I had a similar experience once with the emacs starter kit [1]. Though it's a
noble effort and probably _does_ have a ton of great features, there are some
problems: you pretty much get all or nothing (ESK split it out into a "core"
and "per-language" set of libraries but still, there's a lot of stuff) and
it's hard to tell which things are emacs builtin and what is customizable. If
you disagree with a customization you're SOL; I knew enough about emacs to
know that some things had been customized, and I didn't like them, but it was
nigh impossible to find out where they were customized and how to turn them
off.

It reminds me of the libraries vs frameworks discussion [2]. Emacs works well
with libraries (with little elisp functions counting as "mini-libraries"), and
the ESK/prelude seem like frameworks.

I'm not trying to pick on these toolkits in particular.

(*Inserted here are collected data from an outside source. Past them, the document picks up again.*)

This design comes from an exercise in tuning for small area and a short achievable clock period on the open sky130 flow, not from production work.
Only simulation tests tie the RTL to the original design; equivalence was not proved.
Power is estimated from default activity; no workload was simulated.

// mac
module mac (
    input  logic               i_nrst,
    input  logic               i_clk,
    input  logic signed  [7:0] i_a0, i_a1, i_a2, i_a3, i_a4, i_a5, i_a6, i_a7,
    input  logic signed  [7:0] i_b0, i_b1, i_b2, i_b3, i_b4, i_b5, i_b6, i_b7,
    output logic signed [18:0] o_res
);
    logic p1;
    logic p2;
    logic p3;
    logic p4;
    logic p5;
    logic p6;
    logic p7;
    logic p8;
    logic p9;
    logic p10;
    logic p11;
    logic p12;
    logic p13;
    logic p14;
    logic p15;
    logic p16;
    logic p17;
    logic p18;
    logic p19;
    logic p20;
    logic p21;
    logic p22;
    logic p23;
    logic p24;
    logic p25;
    logic p26;
    logic p27;
    logic p28;
    logic p29;
    logic p30;
    logic p31;
    logic p32;
    logic p33;
    logic p34;
    logic p35;
    logic p36;
    logic p37;
    logic p38;
    logic p39;
    logic p40;
    logic p41;
    logic p42;
    logic p43;
    logic p44;
    logic p45;
    logic p46;
    logic p47;
    logic p48;
    logic p49;
    logic p50;
    logic p51;
    logic p52;
    logic p53;
    logic p54;
    logic p55;
    logic p56;
    logic p57;
    logic p58;
    logic p59;
    logic p60;
    logic p61;
    logic p62;
    logic p63;
    logic p64;
    logic p65;
    logic p66;
    logic p67;
    logic p68;
    logic p69;
    logic p70;
    logic p71;
    logic p72;
    logic p73;
    logic p74;
    logic p75;
    logic p76;
    logic p77;
    logic p78;
    logic p79;
    logic p80;
    logic p81;
    logic p82;
    logic p83;
    logic p84;
    logic p85;
    logic p86;
    logic p87;
    logic p88;
    logic p89;
    logic p90;
    logic p91;
    logic p92;
    logic p93;
    logic p94;
    logic p95;
    logic p96;
    logic p97;
    logic p98;
    logic p99;
    logic p100;
    logic p101;
    logic p102;
    logic p103;
    logic p104;
  ...
Size: ~1500 cells after synthesis, about 150 I/O pins.
==> flow/config.mk <==
export PLATFORM = sky130hd
export DESIGN_NAME = mac
export DESIGN_NICKNAME = mac
export VERILOG_FILES = /design/flow/design.v
export SDC_FILE = /design/flow/constraint.sdc
export NUM_CORES = 4
export LEC_CHECK = 0
export CAP_MARGIN = 20
export CORE_MARGIN = 5
export CORE_UTILIZATION = 60
export SETUP_SLACK_MARGIN = 2.8
export SLEW_MARGIN = 20
export SYNTH_HIERARCHICAL = 1
export SYNTH_MINIMUM_KEEP_SIZE = 0
==> flow/constraint.sdc <==
create_clock -name core_clock -period 5.5 [get_ports {i_clk}]
set_input_delay 1.1000 -clock core_clock [delete_from_list [all_inputs] [get_ports {i_clk}]]
set_output_delay 1.1000 -clock core_clock [all_outputs]
set_load 0.01 [all_outputs]
standard.sh (not shown) runs the stock make flow with config.mk's settings and CLKGATE_MAP_FILE= SYNTH_SCRIPT=/design/flow/synth_recipe.tcl, a recipe that flattens the netlist after the stock synthesis.
==> flow/flow/run.sh <==
#!/bin/bash
set -e
export BUFFER_PORTS_ARGS="-buffer_cell sky130_fd_sc_hd__buf_1"
bash standard.sh > standard.log 2>&1
Then changed:
--- a/flow/flow/run.sh
+++ b/flow/flow/run.sh
@@ -3,0 +4,2 @@
+sed -E 's/SETUP_SLACK_MARGIN=[-0-9.]+/SETUP_SLACK_MARGIN=0/' standard.sh > standard_fp.sh
+bash standard_fp.sh synth floorplan > standard_fp.log 2>&1
Settings changed: SETUP_SLACK_MARGIN 2.8 to 2.6.
What happened: Clock skew went up by 0.011 ns. Synthesized cell count does not change. Non-clock buffer count drops by 2. Final cell count is unchanged. Die area does not change.
Then changed:
==> flow/flow/run.sh (replaced) <==
#!/bin/bash
set -e
export BUFFER_PORTS_ARGS="-buffer_cell sky130_fd_sc_hd__buf_1"
bash standard.sh > standard.log 2>&1
Settings changed: CORE_UTILIZATION 60 to 40, SETUP_SLACK_MARGIN 2.6 to 2.8.
Effect: Cell count grows by roughly a tenth. Core utilization shrinks by 19 points. Combinational power grows by a little under a tenth.
Then changed:
--- a/flow/flow/run.sh
+++ b/flow/flow/run.sh
@@ -3,0 +4,2 @@
+sed -E 's/SETUP_SLACK_MARGIN=[-0-9.]+/SETUP_SLACK_MARGIN=0/' standard.sh > standard_fp.sh
+bash standard_fp.sh synth floorplan > standard_fp.log 2>&1
Settings changed: CORE_UTILIZATION 40 to 60, SETUP_SLACK_MARGIN 2.8 to 2.9.
Outcome: The changed run finished with timing, DRC and antenna clean. Setup slack gets worse by 0.043 ns. Core utilization increases by 22 points. Global-route usage increases by 9.2 points.
Then changed:
Settings changed: CTS_CLUSTER_DIAMETER set to 100, CTS_CLUSTER_SIZE set to 30, GPL_ROUTABILITY_DRIVEN set to 0, SETUP_SLACK_MARGIN 2.9 to 2.8.
Result:
- The changed run completed with no timing, DRC or antenna violations
- hold slack improves by 0.010 ns
- critical path depth is unchanged
- total power falls by a little under a tenth
- clock-buffer cell count decreases by 23
- setup slack improved by 0.013 ns
- wire length falls by a few percent
- die area stays the same
- final area goes down by a few percent
- synthesized cell count stays the same
- first-iteration DRC count grows by about a fifth
Then changed:
Settings changed: CORE_UTILIZATION 60 to 70, GPL_ROUTABILITY_DRIVEN 0 to not set.
- area after synthesis stays the same
- global-route usage is higher by 6.1 points
- total power is higher by 2.4%
- design area hardly moves
- via count is higher by 3.1%

[static timing again, ports no longer ideal]
In the flow no input, the clock included, has a driving cell. The finished layouts below were timed again as built, in two steps. Step 1 (the two cells are an assumption about what drives the block):
set clk [get_ports {i_clk}]
set_driving_cell -lib_cell sky130_fd_sc_hd__clkbuf_16 $clk
set_driving_cell -lib_cell sky130_fd_sc_hd__buf_2 [delete_from_list [all_inputs] $clk]
Step 2, shift: input delay + t, output delay - t, t = (earliest + latest rising clock arrival at the registers) / 2. This alone moves slack from input paths to output paths. Three values: ideal ports, drivers, drivers and shift; two values: the first two.
run | shift t [ns] | setup WS [ns] | worst setup path at the end | slew at the worst register clock pin (ns)
the first run | 0.572 | 2.781 / 2.781 / 2.249 | input to register | 0.06 / 0.06
the second run | 0.576 | 2.516 / 2.545 / 1.969 | input to register | 0.07 / 0.07
the third run | 0.606 | 2.790 / 2.790 / 2.227 | input to register | 0.07 / 0.07
the fourth run | 0.572 | 2.746 / 2.775 / 2.203 | input to register | 0.07 / 0.07
the fifth run | 0.536 | 2.760 / 2.760 / 2.282 | input to register | 0.12 / 0.12
the sixth run | 0.540 | 2.763 / 2.763 / 2.266 | input to register | 0.11 / 0.11
After both steps every run listed still meets setup and hold. For the third run, which loses most, drivers alone change the setup slack by 0.000 ns; drivers and shift together by -0.563 ns.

They are probably a
good way to start out with emacs--I know that the ESK provides a bunch of
features to make it more "friendly" out of the box for someone who is coming
from something like TextMate.

Most "old-school" emacs people I know have their own .emacs that have
accumulated over years and years of trying to solve specific problems or
customize that one thing that's annoyed the crap out of them for a while. My
.emacs is not pages and pages, but it does have some good stuff in it.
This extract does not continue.